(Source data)
╔══

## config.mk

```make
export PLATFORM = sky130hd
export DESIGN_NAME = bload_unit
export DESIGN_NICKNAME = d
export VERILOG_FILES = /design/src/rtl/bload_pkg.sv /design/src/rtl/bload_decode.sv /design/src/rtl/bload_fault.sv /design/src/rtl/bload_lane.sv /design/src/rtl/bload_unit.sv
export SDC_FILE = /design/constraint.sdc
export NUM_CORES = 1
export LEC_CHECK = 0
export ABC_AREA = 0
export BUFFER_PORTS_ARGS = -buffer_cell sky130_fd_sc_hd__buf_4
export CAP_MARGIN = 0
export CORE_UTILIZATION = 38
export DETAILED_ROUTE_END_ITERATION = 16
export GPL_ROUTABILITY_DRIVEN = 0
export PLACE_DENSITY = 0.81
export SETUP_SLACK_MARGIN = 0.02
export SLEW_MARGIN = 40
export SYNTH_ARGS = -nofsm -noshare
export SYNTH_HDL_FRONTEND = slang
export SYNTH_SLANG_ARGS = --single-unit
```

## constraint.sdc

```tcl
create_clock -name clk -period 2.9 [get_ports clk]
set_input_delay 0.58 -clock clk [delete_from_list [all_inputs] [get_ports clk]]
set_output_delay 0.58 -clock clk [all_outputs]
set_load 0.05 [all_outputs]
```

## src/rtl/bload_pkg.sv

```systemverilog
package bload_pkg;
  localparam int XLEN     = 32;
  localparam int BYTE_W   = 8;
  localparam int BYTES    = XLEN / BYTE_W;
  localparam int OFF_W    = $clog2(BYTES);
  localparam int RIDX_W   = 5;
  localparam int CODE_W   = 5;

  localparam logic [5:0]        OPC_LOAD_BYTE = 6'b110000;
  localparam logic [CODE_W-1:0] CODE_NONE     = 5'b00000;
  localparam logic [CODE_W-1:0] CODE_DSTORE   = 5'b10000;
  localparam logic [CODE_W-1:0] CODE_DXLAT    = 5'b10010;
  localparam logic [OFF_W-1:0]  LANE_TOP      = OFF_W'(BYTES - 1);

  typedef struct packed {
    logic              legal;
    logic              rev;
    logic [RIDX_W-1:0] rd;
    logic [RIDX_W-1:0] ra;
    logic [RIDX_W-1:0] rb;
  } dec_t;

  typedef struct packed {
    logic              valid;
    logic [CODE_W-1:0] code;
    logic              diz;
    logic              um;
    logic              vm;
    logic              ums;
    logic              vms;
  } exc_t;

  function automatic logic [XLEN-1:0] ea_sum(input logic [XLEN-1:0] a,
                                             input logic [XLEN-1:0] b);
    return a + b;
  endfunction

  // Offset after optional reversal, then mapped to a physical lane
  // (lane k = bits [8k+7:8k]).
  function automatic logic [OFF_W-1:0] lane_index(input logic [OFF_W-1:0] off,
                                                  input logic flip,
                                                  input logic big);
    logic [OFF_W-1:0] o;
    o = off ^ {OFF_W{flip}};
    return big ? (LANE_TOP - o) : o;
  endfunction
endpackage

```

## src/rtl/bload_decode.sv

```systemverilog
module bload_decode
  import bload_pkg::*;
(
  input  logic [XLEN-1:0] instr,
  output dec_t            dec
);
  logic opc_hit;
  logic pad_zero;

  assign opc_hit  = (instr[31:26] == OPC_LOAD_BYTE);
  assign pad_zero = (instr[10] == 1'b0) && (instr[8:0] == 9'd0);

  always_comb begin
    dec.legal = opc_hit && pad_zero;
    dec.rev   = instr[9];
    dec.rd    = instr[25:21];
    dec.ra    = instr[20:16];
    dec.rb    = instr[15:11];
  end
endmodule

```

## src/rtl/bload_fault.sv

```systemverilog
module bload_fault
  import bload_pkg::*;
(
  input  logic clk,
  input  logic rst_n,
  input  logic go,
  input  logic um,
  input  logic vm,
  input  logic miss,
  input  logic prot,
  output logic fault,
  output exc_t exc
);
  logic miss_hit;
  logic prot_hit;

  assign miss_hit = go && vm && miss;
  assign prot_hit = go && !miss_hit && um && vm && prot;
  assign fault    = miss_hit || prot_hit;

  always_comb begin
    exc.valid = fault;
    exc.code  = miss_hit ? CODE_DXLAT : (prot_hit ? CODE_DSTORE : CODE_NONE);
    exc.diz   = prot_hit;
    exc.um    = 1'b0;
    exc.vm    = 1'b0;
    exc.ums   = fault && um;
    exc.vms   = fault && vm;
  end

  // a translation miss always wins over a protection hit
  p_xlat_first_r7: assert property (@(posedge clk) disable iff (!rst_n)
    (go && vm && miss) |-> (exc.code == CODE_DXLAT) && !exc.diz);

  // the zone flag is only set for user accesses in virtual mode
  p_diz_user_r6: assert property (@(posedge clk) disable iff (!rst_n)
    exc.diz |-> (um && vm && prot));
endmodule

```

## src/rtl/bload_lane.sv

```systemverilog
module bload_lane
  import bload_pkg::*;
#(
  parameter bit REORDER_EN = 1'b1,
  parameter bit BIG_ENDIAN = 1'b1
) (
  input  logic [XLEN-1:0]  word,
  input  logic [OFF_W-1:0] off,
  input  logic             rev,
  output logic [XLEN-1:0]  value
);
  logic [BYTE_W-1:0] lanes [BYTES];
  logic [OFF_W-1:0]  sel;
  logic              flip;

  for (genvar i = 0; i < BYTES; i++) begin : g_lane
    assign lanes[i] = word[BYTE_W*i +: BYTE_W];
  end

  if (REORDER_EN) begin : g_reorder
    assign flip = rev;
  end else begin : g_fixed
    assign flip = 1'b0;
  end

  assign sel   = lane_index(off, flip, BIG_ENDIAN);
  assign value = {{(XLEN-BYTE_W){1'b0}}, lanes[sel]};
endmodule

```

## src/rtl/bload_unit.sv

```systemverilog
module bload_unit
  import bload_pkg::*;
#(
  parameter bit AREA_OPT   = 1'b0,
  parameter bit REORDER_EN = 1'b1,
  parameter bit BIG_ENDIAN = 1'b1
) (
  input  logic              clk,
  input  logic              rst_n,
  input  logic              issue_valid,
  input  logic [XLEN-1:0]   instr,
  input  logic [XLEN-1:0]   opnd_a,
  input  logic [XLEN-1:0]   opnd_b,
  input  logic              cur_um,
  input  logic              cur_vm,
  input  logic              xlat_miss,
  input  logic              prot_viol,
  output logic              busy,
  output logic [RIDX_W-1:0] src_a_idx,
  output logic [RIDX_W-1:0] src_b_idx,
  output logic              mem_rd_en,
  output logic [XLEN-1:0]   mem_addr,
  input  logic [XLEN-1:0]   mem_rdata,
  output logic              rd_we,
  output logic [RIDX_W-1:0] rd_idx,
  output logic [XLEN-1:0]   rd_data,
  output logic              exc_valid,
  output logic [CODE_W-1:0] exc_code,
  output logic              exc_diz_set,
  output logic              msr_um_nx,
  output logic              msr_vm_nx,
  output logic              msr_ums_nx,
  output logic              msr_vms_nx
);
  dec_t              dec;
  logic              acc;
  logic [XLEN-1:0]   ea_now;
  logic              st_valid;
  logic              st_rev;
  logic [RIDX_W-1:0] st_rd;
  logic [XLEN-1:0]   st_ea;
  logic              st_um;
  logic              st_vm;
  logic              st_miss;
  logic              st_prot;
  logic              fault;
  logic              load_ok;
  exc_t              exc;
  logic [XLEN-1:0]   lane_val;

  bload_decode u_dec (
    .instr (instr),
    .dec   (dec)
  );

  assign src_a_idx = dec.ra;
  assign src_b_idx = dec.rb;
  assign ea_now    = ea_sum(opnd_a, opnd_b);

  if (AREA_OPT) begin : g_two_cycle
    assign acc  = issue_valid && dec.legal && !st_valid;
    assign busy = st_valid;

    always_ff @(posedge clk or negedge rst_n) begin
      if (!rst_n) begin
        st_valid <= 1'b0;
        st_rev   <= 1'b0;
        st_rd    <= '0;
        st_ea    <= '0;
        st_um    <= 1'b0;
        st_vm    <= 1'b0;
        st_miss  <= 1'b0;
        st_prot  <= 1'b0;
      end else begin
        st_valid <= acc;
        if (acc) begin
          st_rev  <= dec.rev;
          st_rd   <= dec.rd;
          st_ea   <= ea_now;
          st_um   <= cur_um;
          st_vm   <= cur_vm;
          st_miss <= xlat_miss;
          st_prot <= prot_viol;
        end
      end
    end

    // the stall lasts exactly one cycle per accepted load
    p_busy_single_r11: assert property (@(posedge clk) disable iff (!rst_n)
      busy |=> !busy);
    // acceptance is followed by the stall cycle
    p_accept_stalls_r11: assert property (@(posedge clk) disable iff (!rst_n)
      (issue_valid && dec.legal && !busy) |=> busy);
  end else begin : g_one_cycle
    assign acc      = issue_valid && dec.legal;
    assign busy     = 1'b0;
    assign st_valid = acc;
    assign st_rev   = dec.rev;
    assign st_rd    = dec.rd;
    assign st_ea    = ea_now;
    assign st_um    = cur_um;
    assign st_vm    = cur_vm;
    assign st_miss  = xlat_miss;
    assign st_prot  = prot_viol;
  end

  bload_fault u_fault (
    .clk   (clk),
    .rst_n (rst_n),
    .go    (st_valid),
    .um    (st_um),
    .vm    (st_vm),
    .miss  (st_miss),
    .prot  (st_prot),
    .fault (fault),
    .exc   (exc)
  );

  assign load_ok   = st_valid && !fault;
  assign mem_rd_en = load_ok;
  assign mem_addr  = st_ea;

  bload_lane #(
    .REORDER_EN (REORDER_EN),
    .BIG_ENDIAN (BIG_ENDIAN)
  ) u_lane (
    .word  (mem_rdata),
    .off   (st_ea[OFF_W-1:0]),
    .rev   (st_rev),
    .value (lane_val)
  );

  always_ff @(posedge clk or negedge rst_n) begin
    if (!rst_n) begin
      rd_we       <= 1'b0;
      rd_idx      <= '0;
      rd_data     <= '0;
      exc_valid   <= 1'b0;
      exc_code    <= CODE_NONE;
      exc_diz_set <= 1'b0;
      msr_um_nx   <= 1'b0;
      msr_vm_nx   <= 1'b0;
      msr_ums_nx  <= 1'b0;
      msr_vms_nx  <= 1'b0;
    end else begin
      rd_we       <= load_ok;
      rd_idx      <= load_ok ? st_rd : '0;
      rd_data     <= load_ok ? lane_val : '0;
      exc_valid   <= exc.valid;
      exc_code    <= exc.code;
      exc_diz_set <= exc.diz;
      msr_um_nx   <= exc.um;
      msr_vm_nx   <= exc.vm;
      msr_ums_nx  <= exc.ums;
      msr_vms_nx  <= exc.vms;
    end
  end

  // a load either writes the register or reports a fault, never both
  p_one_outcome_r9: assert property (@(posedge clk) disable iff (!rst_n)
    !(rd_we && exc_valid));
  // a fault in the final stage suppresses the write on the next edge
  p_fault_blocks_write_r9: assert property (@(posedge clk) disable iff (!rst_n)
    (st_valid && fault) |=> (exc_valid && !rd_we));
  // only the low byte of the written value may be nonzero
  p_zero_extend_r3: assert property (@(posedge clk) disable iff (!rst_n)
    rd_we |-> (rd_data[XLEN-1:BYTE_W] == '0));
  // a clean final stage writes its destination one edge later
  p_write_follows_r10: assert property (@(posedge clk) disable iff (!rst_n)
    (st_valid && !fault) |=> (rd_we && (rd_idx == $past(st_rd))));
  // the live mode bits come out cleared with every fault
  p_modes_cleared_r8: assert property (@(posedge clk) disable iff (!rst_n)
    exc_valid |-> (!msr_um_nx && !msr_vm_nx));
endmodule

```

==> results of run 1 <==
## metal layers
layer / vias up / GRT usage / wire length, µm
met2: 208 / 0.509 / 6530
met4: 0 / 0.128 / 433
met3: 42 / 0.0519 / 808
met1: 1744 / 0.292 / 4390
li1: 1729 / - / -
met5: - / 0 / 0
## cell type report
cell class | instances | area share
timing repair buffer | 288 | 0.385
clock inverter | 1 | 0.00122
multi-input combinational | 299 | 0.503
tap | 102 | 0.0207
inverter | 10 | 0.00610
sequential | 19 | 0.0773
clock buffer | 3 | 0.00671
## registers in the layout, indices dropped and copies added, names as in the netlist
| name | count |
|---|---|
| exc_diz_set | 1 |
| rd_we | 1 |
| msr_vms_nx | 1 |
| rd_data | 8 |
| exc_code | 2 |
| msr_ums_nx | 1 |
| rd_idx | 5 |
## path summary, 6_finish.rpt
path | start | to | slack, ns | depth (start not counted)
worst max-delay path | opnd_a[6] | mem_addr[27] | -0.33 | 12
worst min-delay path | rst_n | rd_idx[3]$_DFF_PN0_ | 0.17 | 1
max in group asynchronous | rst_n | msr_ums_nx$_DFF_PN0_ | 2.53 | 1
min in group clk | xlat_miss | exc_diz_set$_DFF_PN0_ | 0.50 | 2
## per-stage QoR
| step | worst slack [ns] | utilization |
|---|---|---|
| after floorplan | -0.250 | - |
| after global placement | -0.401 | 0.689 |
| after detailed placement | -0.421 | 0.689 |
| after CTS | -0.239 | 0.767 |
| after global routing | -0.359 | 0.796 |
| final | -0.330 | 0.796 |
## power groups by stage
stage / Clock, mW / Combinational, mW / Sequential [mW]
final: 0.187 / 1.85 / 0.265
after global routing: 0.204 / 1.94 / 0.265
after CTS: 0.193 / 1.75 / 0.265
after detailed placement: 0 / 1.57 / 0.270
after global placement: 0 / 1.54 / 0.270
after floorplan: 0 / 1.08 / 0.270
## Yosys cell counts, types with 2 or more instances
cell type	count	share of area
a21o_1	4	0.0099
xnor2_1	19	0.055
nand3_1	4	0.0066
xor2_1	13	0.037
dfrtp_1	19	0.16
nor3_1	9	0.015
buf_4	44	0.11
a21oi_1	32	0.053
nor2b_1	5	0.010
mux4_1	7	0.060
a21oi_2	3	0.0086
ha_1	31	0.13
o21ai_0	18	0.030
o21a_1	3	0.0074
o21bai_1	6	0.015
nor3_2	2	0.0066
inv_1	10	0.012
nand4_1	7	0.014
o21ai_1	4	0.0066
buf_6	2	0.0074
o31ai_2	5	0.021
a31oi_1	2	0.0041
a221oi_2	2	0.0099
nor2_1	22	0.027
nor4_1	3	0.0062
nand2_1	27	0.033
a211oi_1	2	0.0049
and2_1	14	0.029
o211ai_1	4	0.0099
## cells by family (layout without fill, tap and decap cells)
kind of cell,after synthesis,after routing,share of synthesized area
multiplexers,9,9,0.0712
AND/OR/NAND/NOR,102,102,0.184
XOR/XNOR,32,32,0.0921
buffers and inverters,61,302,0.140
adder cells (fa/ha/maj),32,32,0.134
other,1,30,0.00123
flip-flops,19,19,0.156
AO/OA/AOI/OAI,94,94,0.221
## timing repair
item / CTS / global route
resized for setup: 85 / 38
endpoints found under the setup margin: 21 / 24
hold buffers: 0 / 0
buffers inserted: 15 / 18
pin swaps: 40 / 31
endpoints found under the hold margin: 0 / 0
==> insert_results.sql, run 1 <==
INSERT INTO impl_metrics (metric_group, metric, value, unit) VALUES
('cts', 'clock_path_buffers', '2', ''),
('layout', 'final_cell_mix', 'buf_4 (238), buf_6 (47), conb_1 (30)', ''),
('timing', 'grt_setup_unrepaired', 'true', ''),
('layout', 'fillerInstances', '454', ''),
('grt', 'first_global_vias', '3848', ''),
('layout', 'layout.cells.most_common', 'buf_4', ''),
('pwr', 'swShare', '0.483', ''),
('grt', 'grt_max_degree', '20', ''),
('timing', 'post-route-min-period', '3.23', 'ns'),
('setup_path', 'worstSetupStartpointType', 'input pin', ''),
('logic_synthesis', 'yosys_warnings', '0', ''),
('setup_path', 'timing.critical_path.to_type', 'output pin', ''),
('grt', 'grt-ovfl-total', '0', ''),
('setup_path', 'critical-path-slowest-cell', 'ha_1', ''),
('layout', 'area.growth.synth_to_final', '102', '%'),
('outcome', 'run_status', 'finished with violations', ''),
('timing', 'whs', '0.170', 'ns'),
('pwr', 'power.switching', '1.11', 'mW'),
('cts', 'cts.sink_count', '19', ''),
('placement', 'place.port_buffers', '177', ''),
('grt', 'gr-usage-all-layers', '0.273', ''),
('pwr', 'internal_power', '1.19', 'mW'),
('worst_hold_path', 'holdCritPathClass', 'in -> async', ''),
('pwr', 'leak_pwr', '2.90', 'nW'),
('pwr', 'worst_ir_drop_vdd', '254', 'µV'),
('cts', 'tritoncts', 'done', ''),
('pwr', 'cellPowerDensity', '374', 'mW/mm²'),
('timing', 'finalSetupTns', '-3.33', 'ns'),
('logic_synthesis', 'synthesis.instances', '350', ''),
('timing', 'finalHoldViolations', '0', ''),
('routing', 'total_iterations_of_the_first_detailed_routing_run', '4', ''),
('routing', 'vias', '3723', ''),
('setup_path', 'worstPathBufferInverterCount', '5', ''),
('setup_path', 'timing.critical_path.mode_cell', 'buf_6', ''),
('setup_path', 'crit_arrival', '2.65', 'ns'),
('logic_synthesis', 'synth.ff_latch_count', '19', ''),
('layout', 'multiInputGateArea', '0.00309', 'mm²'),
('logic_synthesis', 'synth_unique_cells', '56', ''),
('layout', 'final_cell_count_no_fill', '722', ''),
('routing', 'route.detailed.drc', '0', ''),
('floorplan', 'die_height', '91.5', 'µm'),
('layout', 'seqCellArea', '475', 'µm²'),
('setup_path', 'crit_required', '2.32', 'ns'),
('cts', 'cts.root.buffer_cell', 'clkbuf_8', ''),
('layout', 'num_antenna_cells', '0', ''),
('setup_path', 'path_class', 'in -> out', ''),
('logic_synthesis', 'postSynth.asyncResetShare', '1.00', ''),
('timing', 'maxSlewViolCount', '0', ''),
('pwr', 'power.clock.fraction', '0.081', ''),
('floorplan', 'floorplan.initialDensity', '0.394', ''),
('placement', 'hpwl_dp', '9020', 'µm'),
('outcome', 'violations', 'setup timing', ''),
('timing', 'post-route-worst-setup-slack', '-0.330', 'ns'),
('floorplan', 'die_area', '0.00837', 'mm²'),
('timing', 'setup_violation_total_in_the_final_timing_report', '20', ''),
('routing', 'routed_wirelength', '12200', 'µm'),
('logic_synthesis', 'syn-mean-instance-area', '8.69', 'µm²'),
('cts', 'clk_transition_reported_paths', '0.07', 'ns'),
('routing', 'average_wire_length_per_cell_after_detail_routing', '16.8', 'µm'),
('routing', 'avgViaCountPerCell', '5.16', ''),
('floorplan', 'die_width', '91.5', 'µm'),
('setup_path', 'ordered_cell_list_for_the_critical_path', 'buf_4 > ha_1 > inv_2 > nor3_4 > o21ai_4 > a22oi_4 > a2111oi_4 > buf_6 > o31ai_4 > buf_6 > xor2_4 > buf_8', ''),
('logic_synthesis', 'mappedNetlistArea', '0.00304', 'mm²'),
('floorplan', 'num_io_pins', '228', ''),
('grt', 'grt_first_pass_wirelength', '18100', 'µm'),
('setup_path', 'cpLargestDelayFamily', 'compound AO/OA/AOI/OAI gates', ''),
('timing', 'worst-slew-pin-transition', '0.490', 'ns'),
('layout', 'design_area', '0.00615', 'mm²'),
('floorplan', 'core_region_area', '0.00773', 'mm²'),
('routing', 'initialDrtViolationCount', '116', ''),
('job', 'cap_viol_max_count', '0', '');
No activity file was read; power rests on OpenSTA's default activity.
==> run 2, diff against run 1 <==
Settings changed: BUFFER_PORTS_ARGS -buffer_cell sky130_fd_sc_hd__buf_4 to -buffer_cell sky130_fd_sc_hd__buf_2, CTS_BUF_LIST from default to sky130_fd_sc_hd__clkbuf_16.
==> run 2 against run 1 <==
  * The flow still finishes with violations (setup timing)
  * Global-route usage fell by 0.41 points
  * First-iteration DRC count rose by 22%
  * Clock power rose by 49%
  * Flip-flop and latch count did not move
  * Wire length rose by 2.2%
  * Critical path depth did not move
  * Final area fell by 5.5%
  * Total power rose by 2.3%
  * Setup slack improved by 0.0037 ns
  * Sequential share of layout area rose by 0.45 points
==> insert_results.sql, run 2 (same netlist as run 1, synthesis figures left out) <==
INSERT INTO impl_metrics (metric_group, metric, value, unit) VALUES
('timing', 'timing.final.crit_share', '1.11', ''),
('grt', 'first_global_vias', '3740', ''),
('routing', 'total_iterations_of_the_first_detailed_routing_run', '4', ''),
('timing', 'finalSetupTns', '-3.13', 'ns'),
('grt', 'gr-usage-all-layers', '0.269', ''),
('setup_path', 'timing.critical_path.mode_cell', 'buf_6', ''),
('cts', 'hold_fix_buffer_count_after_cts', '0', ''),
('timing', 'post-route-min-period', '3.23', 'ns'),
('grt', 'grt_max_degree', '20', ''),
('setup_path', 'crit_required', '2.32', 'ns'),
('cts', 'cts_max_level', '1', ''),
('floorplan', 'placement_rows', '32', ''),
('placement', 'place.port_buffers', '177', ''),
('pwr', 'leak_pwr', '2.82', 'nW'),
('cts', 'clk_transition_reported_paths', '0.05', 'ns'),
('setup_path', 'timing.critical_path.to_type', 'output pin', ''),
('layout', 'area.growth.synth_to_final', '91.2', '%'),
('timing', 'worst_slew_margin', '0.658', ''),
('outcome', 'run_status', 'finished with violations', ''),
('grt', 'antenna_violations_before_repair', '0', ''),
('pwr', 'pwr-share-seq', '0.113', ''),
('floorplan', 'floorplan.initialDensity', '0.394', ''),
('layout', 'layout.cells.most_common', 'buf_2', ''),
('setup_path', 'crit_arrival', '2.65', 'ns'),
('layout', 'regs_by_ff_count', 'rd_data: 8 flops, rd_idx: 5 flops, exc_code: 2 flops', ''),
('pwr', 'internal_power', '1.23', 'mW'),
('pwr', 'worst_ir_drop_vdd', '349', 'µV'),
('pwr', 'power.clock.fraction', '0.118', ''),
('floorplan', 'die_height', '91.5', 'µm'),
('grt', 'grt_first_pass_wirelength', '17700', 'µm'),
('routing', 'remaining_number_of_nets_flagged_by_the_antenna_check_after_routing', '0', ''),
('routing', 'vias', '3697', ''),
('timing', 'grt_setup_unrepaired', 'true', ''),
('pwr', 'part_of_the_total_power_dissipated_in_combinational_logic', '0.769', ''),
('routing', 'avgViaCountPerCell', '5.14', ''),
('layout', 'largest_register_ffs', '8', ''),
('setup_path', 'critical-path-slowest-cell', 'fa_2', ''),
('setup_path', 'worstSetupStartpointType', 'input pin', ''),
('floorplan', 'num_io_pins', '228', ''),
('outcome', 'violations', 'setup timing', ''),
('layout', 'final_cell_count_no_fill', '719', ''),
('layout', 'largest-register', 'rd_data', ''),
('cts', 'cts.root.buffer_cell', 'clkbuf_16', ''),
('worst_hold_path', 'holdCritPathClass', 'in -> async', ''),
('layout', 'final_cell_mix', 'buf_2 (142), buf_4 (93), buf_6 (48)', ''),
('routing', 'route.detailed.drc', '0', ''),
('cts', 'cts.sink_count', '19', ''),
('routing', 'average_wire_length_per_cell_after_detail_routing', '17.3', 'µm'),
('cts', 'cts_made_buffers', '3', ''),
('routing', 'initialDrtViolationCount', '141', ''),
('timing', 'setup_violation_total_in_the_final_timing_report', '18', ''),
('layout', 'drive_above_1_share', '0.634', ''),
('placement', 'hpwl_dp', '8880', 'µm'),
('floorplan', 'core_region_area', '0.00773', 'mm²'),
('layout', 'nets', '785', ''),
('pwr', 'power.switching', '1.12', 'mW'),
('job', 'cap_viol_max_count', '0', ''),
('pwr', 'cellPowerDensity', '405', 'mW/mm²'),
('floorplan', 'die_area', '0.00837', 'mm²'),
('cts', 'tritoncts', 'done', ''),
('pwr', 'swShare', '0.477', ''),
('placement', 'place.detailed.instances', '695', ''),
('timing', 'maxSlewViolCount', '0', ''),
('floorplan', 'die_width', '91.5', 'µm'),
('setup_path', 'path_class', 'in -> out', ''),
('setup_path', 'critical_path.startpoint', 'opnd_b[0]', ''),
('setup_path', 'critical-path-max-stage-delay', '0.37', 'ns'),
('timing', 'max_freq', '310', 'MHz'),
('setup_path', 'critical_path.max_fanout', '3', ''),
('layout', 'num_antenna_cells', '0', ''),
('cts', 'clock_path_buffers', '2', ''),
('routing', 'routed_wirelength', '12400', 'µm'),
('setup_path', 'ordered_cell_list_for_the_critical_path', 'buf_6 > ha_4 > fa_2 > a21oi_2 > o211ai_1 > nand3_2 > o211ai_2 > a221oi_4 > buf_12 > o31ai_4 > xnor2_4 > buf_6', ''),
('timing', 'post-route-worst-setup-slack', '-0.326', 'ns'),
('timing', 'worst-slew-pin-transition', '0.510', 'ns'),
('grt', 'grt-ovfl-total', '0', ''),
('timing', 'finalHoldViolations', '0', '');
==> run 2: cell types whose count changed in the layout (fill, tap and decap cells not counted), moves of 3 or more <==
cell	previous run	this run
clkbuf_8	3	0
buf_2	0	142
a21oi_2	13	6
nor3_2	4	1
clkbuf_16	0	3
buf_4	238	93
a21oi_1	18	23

╚══

■ **INSTRUCTIONS TO FOLLOW**
If a line of the entries above includes the word "default", count it; then state the total and nothing else.

■ **ANSWER TO THE PROBLEM**
2